そんな調理組とは別にクーとレンの建設組は非常に和気あいあいとしていた。
「えっと、柱は」
「きゅきゅきゅ」
「あぁ、リトルビートルたちがやってくれるのか。じゃあ俺は柱になる木材を」
「きゅ、きゅん」
「ん? やらなくていいのか?」
「きゅん。きゅきゅ」
「あぁ、なるほど。タマちゃんが事前に。じゃあどうしようかな」
「きゅきゅ」
「あー、補佐かぁ。できるかな? 俺はクーほどリーダーシップがないのだけど」
「きゅ!」
「……わかった、わかった。やるよ。そんな目をされたらやるしかないしな」
「きゅ!」
「おう。よろしくな」
クーとレンは数日の間で気持ちを通じ合わせていた。
それどころかクーと言葉でのコミュニケーションが取れていた。
いったいどうやっているのやら。
「理解者」の称号を持つタマモでさえもクーの言葉は「きゅ」としか聞こえない。
そもそも芋虫は「きゅ」と鳴くものなのかもわからない。運営に問い合わせても「そういう仕様です」と返されてしまいそうだった。

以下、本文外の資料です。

== job 5086 ==
==> flow/design.v (excerpt) <==
module ULA_LCD(clk, rst, rs, rw, en, dados, SOMA, SUBT, MULT, IGUAL, A, B, sinalA, sinalB);
	input [7:0] A;
	input [7:0] B;
	input sinalA;
	input sinalB;
	input SOMA;
	input SUBT;
	input MULT;
	input IGUAL;
	output en;
	output rw;
	output rs;
	output [7:0] dados;
	input clk;
	input rst;
	reg rs;
	reg rw;
	reg en;
	reg [7:0] dados;
	reg [21:0] c45;
	reg [21:0] c5;
	reg [21:0] c25;
	integer c1;
	reg flag45;
	reg flag5;
	reg flag2meio;
	reg [9:0] est2;
	reg flagbt1;
	reg flagbt2;
	reg flagbt3;
	reg flagbt4;
	reg flag_rst;
	reg [31:0] estado;
	reg subest;
	reg [5:0] charPos;
	reg [1:0] operacao;
	reg menos;
	reg [7:0] Alinha;
	reg [7:0] Blinha;
	reg menosA;
	reg menosB;
	reg menosR;
	parameter T45 = 2250, T5 = 250, T25 = 125;
	parameter clear = 1, opSOMA=1, opSUBT=2, opMULT=3, opIGUAL=4, skipLn=192, WAIT=10, WRITE=11, DEFAULT=6;
	reg [21:0] n45, n5, n25;
	reg nf45, nf5, nf25;
	always @(posedge clk) begin
		n45 = c45; n5 = c5; n25 = c25;
		nf45 = flag45; nf5 = flag5; nf25 = flag2meio;
    	if(flag_rst) begin
        	n45 = 0;
        	n25 = 0;
        	n5 = 0;
        	nf5 = 0;
        	nf45 = 0;
        	nf25 = 0;
    	end
    	if(n45 == T45) begin
            	n45 = 0;
            	nf45 = 1;
    	end
    	else if (n45 < T45) begin
        	n45 = n45+1;
    	end
    	if(n5 == T5) begin
        	n5 = 0;
        	nf5 = 1;
    	end
    	else if (n5 < T5) begin
        	n5 = n5 + 1;
    	end
    	if(n25 == T25) begin
			n25 = 0;
			nf25 = 1;
		end
		else if(n25 < T25) begin
			n25 = n25 + 1;
		end
		if(rst) begin
			c45 <= 0; c5 <= 0; c25 <= 0;
			flag45 <= 0; flag5 <= 0; flag2meio <= 0;
		end
		else begin
			c45 <= n45; c5 <= n5; c25 <= n25;
			flag45 <= nf45; flag5 <= nf5; flag2meio <= nf25;
		end
	end
	always @(posedge clk) begin
	if(rst) begin
		rs <= 0;
		rw <= 0;
		en <= 0;
		dados <= 0;
		c1 = 0;
		est2 <= 0;
		flagbt1 = 0;
		flagbt2 = 0;
		flagbt3 = 0;
		flagbt4 = 0;
		flag_rst <= 0;
		estado <= 0;
		subest = 0;
		charPos <= 0;
		operacao = 0;
		menos = 0;
		Alinha = 0;
		Blinha = 0;
		menosA <= 0;
		menosB <= 0;
	end
	else begin
    	case(estado)
			0: begin
				if(flag45) begin
					estado <= 1;
					subest <= 0;
				end
				else begin
					rs <= 0;
					rw <= 0;
					en <= 0;
				end
			end
        	1: begin
   			 if(subest == 0) begin
   				 en <= 0;
  ...
Size: ~12,000 cells after synthesis, about 200 flip-flops, ~67,000 um2 of cells after synthesis.
Settings: LEC_CHECK=0, ABC_AREA=1, CAP_MARGIN=20, CORE_MARGIN=2, CORE_UTILIZATION=72, CTS_CLUSTER_DIAMETER=184, CTS_CLUSTER_SIZE=98, PLACE_DENSITY=0.37, SLEW_MARGIN=20, TNS_END_PERCENT=5; clock period 65.7 ns.
run.sh (not shown) runs the stock make flow with config.mk's settings and CLKGATE_MAP_FILE=.
Job 5086 terminated abnormally: global routing (5_1_grt) reported GRT-0232.
[inputs] job 962 vs job 5086
# job 5086
export LEC_CHECK = 0
export ABC_AREA = 1
export CAP_MARGIN = 20
export CORE_MARGIN = 2
export CORE_UTILIZATION = 72
export CTS_CLUSTER_DIAMETER = 184
export CTS_CLUSTER_SIZE = 98
export PLACE_DENSITY = 0.37
export SLEW_MARGIN = 20
export TNS_END_PERCENT = 5
create_clock -name core_clock -period 65.7 [get_ports {clk}]
# job 962
export LEC_CHECK = 0
export CAP_MARGIN = 20
export CORE_MARGIN = 2
export CORE_UTILIZATION = 13
export SLEW_MARGIN = 20
create_clock -name core_clock -period 126.0 [get_ports {clk}]
Across job 5086 and job 962, a clean result was obtained everywhere but in job 5086. Job 5086 | ERROR | global routing (5_1_grt). Post-synthesis instance area on job 962 is ahead of job 5086. Instance count after placement with tap cells included across job 962 and job 5086: no real change. Relative to job 5086, job 962 improves pre-CTS worst setup slack. Adder-cell area share of the yosys netlist is lower on job 5086. Job 962 has standard cell core area above what job 5086 had. Job 962 ended up with a higher die area than job 5086 did. On buffers inserted during post-CTS setup optimization: between job 962 and job 5086, it ends up higher for job 5086. Cell count after synthesis was higher in job 5086 than in job 962.
==> flow/design.v (excerpt) <==
module mul(
    input  wire        clk,
    input  wire        rst,
    input  wire [63:0] lm,
    input  wire [63:0] rm,
    input  wire [1:0]  Data_type,
    output reg  [19:0] mul_out
);
For scale: ~6300 cells after synthesis, about 160 flip-flops, ~150 I/O pins.
==> flow/config.mk <==
export PLATFORM = sky130hd
export DESIGN_NAME = mul
export DESIGN_NICKNAME = mul
export VERILOG_FILES = /design/flow/design.v
export SDC_FILE = /design/flow/constraint.sdc
export NUM_CORES = 4
export LEC_CHECK = 0
export CAP_MARGIN = 20
export CORE_MARGIN = 2
export CORE_UTILIZATION = 70
export CTS_CLUSTER_SIZE = 34
export PLACE_DENSITY = 0.64
export SLEW_MARGIN = 20
==> flow/constraint.sdc <==
create_clock -name core_clock -period 5.26 [get_ports {clk}]
set_input_delay 1.0520 -clock core_clock [delete_from_list [all_inputs] [get_ports {clk}]]
set_output_delay 1.0520 -clock core_clock [all_outputs]
set_load 0.01 [all_outputs]
run.sh (not shown) runs the stock make flow with config.mk's settings and CLKGATE_MAP_FILE=.
The first run aborted during global routing (5_1_grt).
Edit:
- CORE_UTILIZATION: 70 -> 69
- CTS_CLUSTER_SIZE: 34 -> unset
- PLACE_DENSITY: 0.64 -> unset
- clock period: 5.26 -> 6.26 ns (I/O delays scaled with it)
The new run completed without violations. Die size climbs by 1.4%. Area after synthesis does not change. Synthesized cell count does not change.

ゲームなのだからそのくらい適当でもいいのかもしれないが、なら「調理」のシステムももう少し適当でも、いや、素材を選択したら自動的にできあがる、オート形式にしてほしかった。
なぜマニュアル操作をしないといけないのだろう。
マニュアル操作でなければこんな苦労することもなかったはずだったのに。
「ほら、よそ見しないの!」
「は、はい! ごめんなさい!」
ヒナギクの菜箸が空気を切り裂いて、タマモのフライパンに直撃する。それだけで全身に衝撃が走った。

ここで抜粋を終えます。